Background: Despite the increasing popularity of Icelandic horses, published reference intervals (RIs) in this breed are rare. Due to their isolation and their small gene pool, alterations in some variables are likely and some possible breed-specific peculiarities have been described. The purpose of the present study was the establishment of comprehensive RIs in Icelandic horses according to recently published guidelines. In a prospective observational study, blood samples were collected from the jugular vein of 142 Icelandic horses into EDTA and serum tubes. Reference intervals were established for haematologic and biochemical analytes on the Advia 2120i™ and the Dimension ExL™ by established methods. RIs were defined as central 95 % intervals bounded by the 2.5th and 97.5th percentiles with their 90 % confidence intervals, calculated according to recently published ASVCP guidelines. An inhouse-developed quality control system using observed total allowable error was used for the surveillance of the internal quality control preceding the measurements.
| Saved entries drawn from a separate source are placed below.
[src/rtl/mult_pkg.sv]
// Shared defaults and the width-generic multiply evaluated ahead of the
// first pipeline register.
package mult_pkg;

   localparam int unsigned DEFAULT_WIDTH_A = 8;
   localparam int unsigned DEFAULT_WIDTH_B = 8;
   localparam int unsigned DEFAULT_STAGES  = 8;
   localparam int unsigned DEFAULT_TAG_W   = 4;

   // Widest operand the multiply helper handles.
   localparam int unsigned MAX_W    = 32;
   localparam int unsigned PROD_MAX = 2 * MAX_W;

   function automatic int unsigned prod_width(input int unsigned wa, input int unsigned wb);
      return wa + wb;
   endfunction

   // Operands sit zero-extended in the low wa/wb bits. Signed mode replicates the
   // operand sign bit upward; the low wa+wb bits of the modular product are exact.
   function automatic logic [PROD_MAX-1:0] mul_2sc_u(input logic [MAX_W-1:0] a,
                                                     input logic [MAX_W-1:0] b,
                                                     input int unsigned      wa,
                                                     input int unsigned      wb,
                                                     input logic             signed_mode);
      logic                sa;
      logic                sb;
      logic [PROD_MAX-1:0] ax;
      logic [PROD_MAX-1:0] bx;
      sa = signed_mode & (|(a & (MAX_W'(1) << (wa - 1))));
      sb = signed_mode & (|(b & (MAX_W'(1) << (wb - 1))));
      ax = {{MAX_W{1'b0}}, a} | (sa ? ({PROD_MAX{1'b1}} << wa) : '0);
      bx = {{MAX_W{1'b0}}, b} | (sb ? ({PROD_MAX{1'b1}} << wb) : '0);
      return ax * bx;
   endfunction

endpackage

[src/rtl/mult_stall_pipe.sv]
// STAGES-deep chain of {valid, data} registers sharing one enable; the whole
// chain freezes together when advance is low.
module mult_stall_pipe #(
   parameter int unsigned STAGES = 8,
   parameter int unsigned DW     = 8
) (
   input  logic          clk,
   input  logic          reset,
   input  logic          advance,
   input  logic          in_valid,
   input  logic [DW-1:0] in_data,
   output logic          out_valid,
   output logic [DW-1:0] out_data
);

   logic [STAGES-1:0] valid_q;
   logic [DW-1:0]     data_q [STAGES];

   always_ff @(posedge clk) begin
      if (reset) begin
         valid_q <= '0;
         for (int i = 0; i < STAGES; i++) begin
            data_q[i] <= '0;
         end
      end else if (advance) begin
         valid_q[0] <= in_valid;
         data_q[0]  <= in_data;
         for (int i = 1; i < STAGES; i++) begin
            valid_q[i] <= valid_q[i-1];
            data_q[i]  <= data_q[i-1];
         end
      end
   end

   assign out_valid = valid_q[STAGES-1];
   assign out_data  = data_q[STAGES-1];

endmodule

[src/rtl/mult_piped_2sc_stream.sv]
// Streaming signed/unsigned multiplier: product formed combinationally, then
// delayed through a stallable pipe together with its tag.
module mult_piped_2sc_stream
   import mult_pkg::*;
#(
   parameter int unsigned WIDTH_A = DEFAULT_WIDTH_A,
   parameter int unsigned WIDTH_B = DEFAULT_WIDTH_B,
   parameter int unsigned STAGES  = DEFAULT_STAGES,
   parameter int unsigned TAG_W   = DEFAULT_TAG_W
) (
   input  logic                       clk,
   input  logic                       reset,
   input  logic                       in_valid,
   output logic                       in_ready,
   input  logic [WIDTH_A-1:0]         in_a,
   input  logic [WIDTH_B-1:0]         in_b,
   input  logic                       in_signed,
   input  logic [TAG_W-1:0]           in_tag,
   output logic                       out_valid,
   input  logic                       out_ready,
   output logic [WIDTH_A+WIDTH_B-1:0] out_y,
   output logic [TAG_W-1:0]           out_tag
);

   localparam int unsigned PW = prod_width(WIDTH_A, WIDTH_B);
   localparam int unsigned DW = PW + TAG_W;

   logic          advance;
   logic [PW-1:0] prod;
   logic [DW-1:0] pipe_out;

   // Global stall: bubbles are not squeezed out, so latency stays fixed.
   assign advance  = ~out_valid | out_ready;
   assign in_ready = advance & ~reset;

   assign prod = PW'(mul_2sc_u(MAX_W'(in_a), MAX_W'(in_b), WIDTH_A, WIDTH_B, in_signed));

   mult_stall_pipe #(
      .STAGES (STAGES),
      .DW     (DW)
   ) u_pipe (
      .clk       (clk),
      .reset     (reset),
      .advance   (advance),
      .in_valid  (in_valid),
      .in_data   ({prod, in_tag}),
      .out_valid (out_valid),
      .out_data  (pipe_out)
   );

   assign out_y   = pipe_out[DW-1 -: PW];
   assign out_tag = pipe_out[TAG_W-1:0];

endmodule

[config.mk]
export PLATFORM = sky130hd
export DESIGN_NAME = mult_piped_2sc_stream
export DESIGN_NICKNAME = d
export VERILOG_FILES = /design/src/rtl/mult_pkg.sv /design/src/rtl/mult_stall_pipe.sv /design/src/rtl/mult_piped_2sc_stream.sv
export SDC_FILE = /design/constraint.sdc
export NUM_CORES = 1
export LEC_CHECK = 0
export CAP_MARGIN = 40
export CORE_MARGIN = 8
export CORE_UTILIZATION = 55
export DETAILED_ROUTE_END_ITERATION = 12
export PLACE_DENSITY = 0.78
export SYNTH_ARGS = -nofsm -noshare
export SYNTH_HDL_FRONTEND = slang
export SYNTH_SLANG_ARGS = --single-unit
[constraint.sdc]
create_clock -name clk -period 5.93 [get_ports clk]
set_input_delay 0.593 -clock clk [delete_from_list [all_inputs] [get_ports clk]]
set_output_delay 0.593 -clock clk [all_outputs]
set_load 0.01 [all_outputs]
Results: The RIs were as follows: haematocrit: 0.29-0.39, RBC: 5.79-8.63 T/l, haemoglobin: 102.0-142.3 g/l, MCV: 42-51 fl, platelets: 146-263 G/l, WBC: 4.13-8.57 G/l, segs: 1.98-4.73 G/l, lymphocytes: 1.25-3.49 G/l, monocytes: 0.06-0.31 G/l, eosinophils: 0.04-0.50 G/l, glucose: 4.0-5.7 mmol/l, urea: 3.2-6.4 mmol/l, creatinine: 79.6-141.4 μmol/l, total protein: 54.4-72.9 g/l, albumin: 27.7-36.8 g/l, total bilirubin: 8.1-21.1 μmol/l, triglycerides: 0.03-0.44 mmol/l, cholesterol: 1.75-2.90 mmol/l, ALP: 1.35-3.55 μkat/l, AST: 4.52-8.80 μkat/l, GLDH: 0.0-0.18 μkat/l, GGT: 0.11-0.39 μkat/l, CK: 2.53-6.52 μkat/l, LDH: 3.32-7.95 μkat/l, iron: 16.4-39.9 μmol/l, calcium: 2.69-3.19 mmol/l, phosphate: 0.5-1.3 mmol/l, magnesium: 0.6-0.9 mmol/l, sodium: 134-141 mmol/l, potassium: 3.6-4.7 mmol/l, chloride: 100-105 mmol/l.

Conclusions: Reference intervals of several haematologic and biochemical analytes differed from the transferred historical reference intervals applied to equine samples in the authors' laboratory. These might be of clinical importance in some analytes such as creatine kinase.